Matt Risley of IGN praised the episode for its "tense and traumatic dose of Who", but was critical of the lack of action, which usually went hand-in-hand with the Cybermen. Overall, he rated the first part of the finale an 8.4. Alaisdair Wilkins of The A.V. Club gave the episode a B rating, claiming that "Dark Water could be a good episode, or it could be a terrible one", indicating that it was only the first half of the story.

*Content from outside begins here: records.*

===== src/sv/avlt_front.sv =====
module avlt_front (
	input  logic              clk,
	input  logic              arst_n,
	input  logic              au_valid,
	output logic              au_stall,
	input  avlt_pkg::au_req_t au,
	output logic              cmd_valid,
	output avlt_pkg::cmd_t    cmd,
	input  logic              cmd_pop
);

	localparam logic [1:0] HeldMax = 2'd3;

	logic [1:0] held_q;
	logic [1:0] held_n;
	avlt_pkg::cmd_t c;
	logic accept;
	logic push;

	avlt_pkg::cmd_t mem_q [avlt_pkg::QueueDepth];
	logic [avlt_pkg::QPtrW-1:0] wptr_q;
	logic [avlt_pkg::QPtrW-1:0] rptr_q;
	logic [avlt_pkg::QCntW-1:0] cnt_q;

	always_comb begin
		c = '0;
		held_n = held_q;
		c.key = au.key_frame;
		c.last = au.frame_last;
		c.data = au.data_byte;
		if (au.data_byte == 8'h00) begin
			if (held_q != HeldMax) begin
				held_n = held_q + 2'd1;
			end else begin
				c.has_byte = 1'b1;
			end
		end else if (au.data_byte == 8'h01 && held_q[1]) begin
			c.start = 1'b1;
			held_n = 2'd0;
		end else begin
			c.nzero = held_q;
			c.has_byte = 1'b1;
			held_n = 2'd0;
		end
		if (au.frame_last) begin
			c.nzero = c.nzero | held_n;
			held_n = 2'd0;
		end
	end

	assign au_stall = (cnt_q == avlt_pkg::QCntW'(avlt_pkg::QueueDepth));
	assign accept = au_valid && !au_stall;
	assign push = accept && (c.start || c.has_byte || c.nzero != 2'd0 || c.last);

	assign cmd_valid = (cnt_q != '0);
	assign cmd = mem_q[rptr_q];

	always_ff @(posedge clk or negedge arst_n) begin
		if (!arst_n) begin
			held_q <= 2'd0;
			wptr_q <= '0;
			rptr_q <= '0;
			cnt_q <= '0;
		end else begin
			if (accept) begin
				held_q <= held_n;
			end
			if (push) begin
				wptr_q <= wptr_q + avlt_pkg::QPtrW'(1);
			end
			if (cmd_pop) begin
				rptr_q <= rptr_q + avlt_pkg::QPtrW'(1);
			end
			if (push && !cmd_pop) begin
				cnt_q <= cnt_q + avlt_pkg::QCntW'(1);
			end else if (!push && cmd_pop) begin
				cnt_q <= cnt_q - avlt_pkg::QCntW'(1);
			end
		end
	end

	always_ff @(posedge clk) begin
		if (push) begin
			mem_q[wptr_q] <= c;
		end
	end

endmodule


===== src/sv/avlt_back.sv =====
module avlt_back (
	input  logic               clk,
	input  logic               arst_n,
	input  logic               cmd_valid,
	input  avlt_pkg::cmd_t     cmd,
	output logic               cmd_pop,
	output logic               tag_valid,
	input  logic               tag_stall,
	output avlt_pkg::tag_req_t tag
);

	typedef enum logic [4:0] {
		PH_IDLE  = 5'b00001,
		PH_START = 5'b00010,
		PH_PAY   = 5'b00100,
		PH_CLOSE = 5'b01000,
		PH_DONE  = 5'b10000
	} phase_t;

	function automatic phase_t first_phase(avlt_pkg::cmd_t c);
		phase_t p;
		if (c.start) begin
			p = PH_START;
		end else if (c.nzero != 2'd0 || c.has_byte) begin
			p = PH_PAY;
		end else if (c.last) begin
			p = PH_CLOSE;
		end else begin
			p = PH_IDLE;
		end
		return p;
	endfunction

	function automatic logic [7:0] hdr_byte(logic [2:0] idx, logic key);
		logic [7:0] v;
		if (idx == 3'd0) begin
			v = key ? avlt_pkg::TagKey : avlt_pkg::TagInter;
		end else if (idx == 3'd1) begin
			v = avlt_pkg::TagAvcPacket;
		end else begin
			v = 8'h00;
		end
		return v;
	endfunction

	localparam logic [avlt_pkg::OffW-1:0] Cap = avlt_pkg::OffW'(avlt_pkg::BodyCap);

	phase_t ph_q, ph_n;
	avlt_pkg::cmd_t cur_q, cur_n;
	logic [2:0] hcnt_q, hcnt_n;
	logic inside_q, inside_n;
	logic first_q, first_n;
	logic kept_q, kept_n;
	logic hdr_done_q, hdr_done_n;
	logic [avlt_pkg::OffW-1:0] wo_q, wo_n;
	logic [avlt_pkg::OffW-1:0] slot_q, slot_n;
	logic [avlt_pkg::OffW-1:0] pc_q, pc_n;

	logic [7:0] pay_val;
	logic type_keep;
	logic [avlt_pkg::OffW-1:0] wo_p4;
	logic fit1, fit4, fit5;
	logic res_v;
	avlt_pkg::tag_req_t res;
	logic op_done;
	logic cmd_end;
	logic load;
	logic advance;

	logic pend_v_q;
	logic pend_fin_q;
	avlt_pkg::tag_req_t pend_q;
	logic pend_push;
	avlt_pkg::tag_req_t push_req;

	avlt_pkg::tag_req_t oq_q [avlt_pkg::QueueDepth];
	logic [avlt_pkg::QPtrW-1:0] oq_wptr_q;
	logic [avlt_pkg::QPtrW-1:0] oq_rptr_q;
	logic [avlt_pkg::QCntW-1:0] oq_cnt_q;
	logic oq_push;
	logic tag_pop;

	assign pay_val = (cur_q.nzero != 2'd0) ? 8'h00 : cur_q.data;
	assign type_keep = (pay_val[4:0] != avlt_pkg::NalSps) && (pay_val[4:0] != avlt_pkg::NalPps);
	assign wo_p4 = wo_q + avlt_pkg::OffW'(avlt_pkg::SlotBytes);
	assign fit1 = wo_q < Cap;
	assign fit4 = wo_p4 <= Cap;
	assign fit5 = wo_p4 < Cap;

	always_comb begin
		res_v = 1'b0;
		res = '0;
		op_done = 1'b0;
		cur_n = cur_q;
		hcnt_n = hcnt_q;
		inside_n = inside_q;
		first_n = first_q;
		kept_n = kept_q;
		hdr_done_n = hdr_done_q;
		wo_n = wo_q;
		slot_n = slot_q;
		pc_n = pc_q;
		case (ph_q)
			PH_START: begin
				res_v = inside_q && !first_q && kept_q;
				res.kind = avlt_pkg::KindPatch;
				res.body_offset = avlt_pkg::OutW'(slot_q);
				res.nal_length = avlt_pkg::OutW'(pc_q);
				inside_n = 1'b1;
				first_n = 1'b1;
				kept_n = 1'b0;
				cur_n.start = 1'b0;
				op_done = 1'b1;
			end
			PH_PAY: begin
				res.kind = avlt_pkg::KindByte;
				if (inside_q && first_q && type_keep && !hdr_done_q) begin
					res_v = 1'b1;
					res.body_offset = avlt_pkg::OutW'(hcnt_q);
					res.body_byte = hdr_byte(hcnt_q, cur_q.key);
					if (hcnt_q == avlt_pkg::HdrLastIdx) begin
						hcnt_n = 3'd0;
						hdr_done_n = 1'b1;
						wo_n = avlt_pkg::OffW'(avlt_pkg::HdrBytes);
					end else begin
						hcnt_n = hcnt_q + 3'd1;
					end
				end else begin
					op_done = 1'b1;
					if (cur_q.nzero != 2'd0) begin
						cur_n.nzero = cur_q.nzero - 2'd1;
					end else begin
						cur_n.has_byte = 1'b0;
					end
					res.body_byte = pay_val;
					if (inside_q) begin
						if (first_q) begin
							first_n = 1'b0;
							if (type_keep && fit4) begin
								kept_n = 1'b1;
								slot_n = wo_q;
								if (fit5) begin
									res_v = 1'b1;
									res.body_offset = avlt_pkg::OutW'(wo_p4);
									wo_n = wo_q + avlt_pkg::OffW'(avlt_pkg::SlotBytes + 1);
									pc_n = avlt_pkg::OffW'(1);
								end else begin
									wo_n = wo_p4;
									pc_n = '0;
								end
							end else begin
								kept_n = 1'b0;
							end
						end else if (kept_q && fit1) begin
							res_v = 1'b1;
							res.body_offset = avlt_pkg::OutW'(wo_q);
							wo_n = wo_q + avlt_pkg::OffW'(1);
							pc_n = pc_q + avlt_pkg::OffW'(1);
						end
					end
				end
			end
			PH_CLOSE: begin
				res_v = inside_q && !first_q && kept_q;
				res.kind = avlt_pkg::KindPatch;
				res.body_offset = avlt_pkg::OutW'(slot_q);
				res.nal_length = avlt_pkg::OutW'(pc_q);
				inside_n = 1'b0;
				first_n = 1'b0;
				kept_n = 1'b0;
				op_done = 1'b1;
			end
			PH_DONE: begin
				res_v = 1'b1;
				res.kind = avlt_pkg::KindDone;
				res.body_offset = avlt_pkg::OutW'(wo_q);
				res.body_empty = !hdr_done_q;
				hcnt_n = 3'd0;
				inside_n = 1'b0;
				first_n = 1'b0;
				kept_n = 1'b0;
				hdr_done_n = 1'b0;
				wo_n = '0;
				slot_n = '0;
				pc_n = '0;
				op_done = 1'b1;
			end
			default: begin
			end
		endcase
	end

	always_comb begin
		ph_n = ph_q;
		cmd_end = 1'b0;
		if (op_done) begin
			if (ph_q == PH_CLOSE) begin
				ph_n = PH_DONE;
			end else if (ph_q == PH_DONE) begin
				ph_n = PH_IDLE;
			end else begin
				ph_n = first_phase(cur_n);
			end
			cmd_end = (ph_n == PH_IDLE);
		end
		load = (ph_q == PH_IDLE || cmd_end) && cmd_valid;
		if (load) begin
			ph_n = first_phase(cmd);
		end
	end

	assign tag_valid = (oq_cnt_q != '0);
	assign tag = oq_q[oq_rptr_q];
	assign tag_pop = tag_valid && !tag_stall;
	assign advance = (oq_cnt_q != avlt_pkg::QCntW'(avlt_pkg::QueueDepth)) || tag_pop;
	assign cmd_pop = load && advance;

	// A result is held in the pending register so that run_last is known when it leaves.
	assign pend_push = pend_v_q && (res_v || cmd_end || pend_fin_q);
	always_comb begin
		push_req = pend_q;
		push_req.run_last = pend_fin_q || (cmd_end && !res_v);
	end
	assign oq_push = pend_push && advance;

	always_ff @(posedge clk or negedge arst_n) begin
		if (!arst_n) begin
			ph_q <= PH_IDLE;
			hcnt_q <= 3'd0;
			inside_q <= 1'b0;
			first_q <= 1'b0;
			kept_q <= 1'b0;
			hdr_done_q <= 1'b0;
			wo_q <= '0;
			slot_q <= '0;
			pc_q <= '0;
			pend_v_q <= 1'b0;
			pend_fin_q <= 1'b0;
			oq_wptr_q <= '0;
			oq_rptr_q <= '0;
			oq_cnt_q <= '0;
		end else begin
			if (advance) begin
				ph_q <= ph_n;
				hcnt_q <= hcnt_n;
				inside_q <= inside_n;
				first_q <= first_n;
				kept_q <= kept_n;
				hdr_done_q <= hdr_done_n;
				wo_q <= wo_n;
				slot_q <= slot_n;
				pc_q <= pc_n;
				if (res_v) begin
					pend_v_q <= 1'b1;
					pend_fin_q <= cmd_end;
				end else if (pend_push) begin
					pend_v_q <= 1'b0;
					pend_fin_q <= 1'b0;
				end
			end
			if (oq_push) begin
				oq_wptr_q <= oq_wptr_q + avlt_pkg::QPtrW'(1);
			end
			if (tag_pop) begin
				oq_rptr_q <= oq_rptr_q + avlt_pkg::QPtrW'(1);
			end
			if (oq_push && !tag_pop) begin
				oq_cnt_q <= oq_cnt_q + avlt_pkg::QCntW'(1);
			end else if (!oq_push && tag_pop) begin
				oq_cnt_q <= oq_cnt_q - avlt_pkg::QCntW'(1);
			end
		end
	end

	always_ff @(posedge clk) begin
		if (advance) begin
			if (load) begin
				cur_q <= cmd;
			end else begin
				cur_q <= cur_n;
			end
			if (res_v) begin
				pend_q <= res;
			end
		end
		if (oq_push) begin
			oq_q[oq_wptr_q] <= push_req;
		end
	end

endmodule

Despite the positive critical reception, the episode received criticism from viewers concerning the use of death and cremation in the storyline. The BBC defended the use of the themes in the show's context. The BBC also noted that it was stated several times that the truth may be distressing and that the Doctor dismissed this straight away.

Professional ratings
Review scores
| Source | Rating |
| The A.V. Club | B |
| Paste Magazine | 8.6 |
| SFX Magazine | Star Half star |
| TV Fanatic | Star Half star |
| CultBox | Star |
| IndieWire | A+ |
| IGN | 8.4 |
| New York Magazine | Star |
| Radio Times | Star |
| Digital Spy | Star |
| The Daily Telegraph | Star |
| Daily Mirror | Star |

== Critical analysis ==
A book length study of the serial (covering both "Dark Water" and "Death in Heaven"), was written by Philip Purser-Hallard, and published as part of The Black Archive series from Obverse Books in 2016.

The serial was covered in volume 79 of the Doctor Who: The Complete History book series, which reprinted Andrew Pixley's Archive features from Doctor Who Magazine and the various Doctor Who Magazine Special Editions, as well as new articles created specifically for the book.